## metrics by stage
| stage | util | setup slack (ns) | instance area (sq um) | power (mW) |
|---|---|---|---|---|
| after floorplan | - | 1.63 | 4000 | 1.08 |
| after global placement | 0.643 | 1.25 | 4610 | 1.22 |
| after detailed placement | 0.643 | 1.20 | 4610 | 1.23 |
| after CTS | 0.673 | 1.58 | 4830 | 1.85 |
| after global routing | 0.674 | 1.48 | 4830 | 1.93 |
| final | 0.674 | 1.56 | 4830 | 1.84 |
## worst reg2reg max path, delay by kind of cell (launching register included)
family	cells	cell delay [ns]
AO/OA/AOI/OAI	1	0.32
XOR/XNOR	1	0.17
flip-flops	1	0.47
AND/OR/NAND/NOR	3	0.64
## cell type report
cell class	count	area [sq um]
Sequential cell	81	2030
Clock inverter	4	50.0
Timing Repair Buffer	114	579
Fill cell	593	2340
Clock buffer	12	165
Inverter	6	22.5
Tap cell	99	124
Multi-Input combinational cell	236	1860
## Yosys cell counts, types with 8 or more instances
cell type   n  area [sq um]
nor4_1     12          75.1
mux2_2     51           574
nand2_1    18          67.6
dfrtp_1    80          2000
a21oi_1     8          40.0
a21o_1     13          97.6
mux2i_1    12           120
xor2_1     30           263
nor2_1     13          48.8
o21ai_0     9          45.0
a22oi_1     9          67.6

ABOUT THIS EXERCISE:
Show the lines of the records that include the string "after".

RESPONSE TO THE TASK:
| after floorplan | - | 1.63 | 4000 | 1.08 |
| after global placement | 0.643 | 1.25 | 4610 | 1.22 |
| after detailed placement | 0.643 | 1.20 | 4610 | 1.23 |
| after CTS | 0.673 | 1.58 | 4830 | 1.85 |
| after global routing | 0.674 | 1.48 | 4830 | 1.93 |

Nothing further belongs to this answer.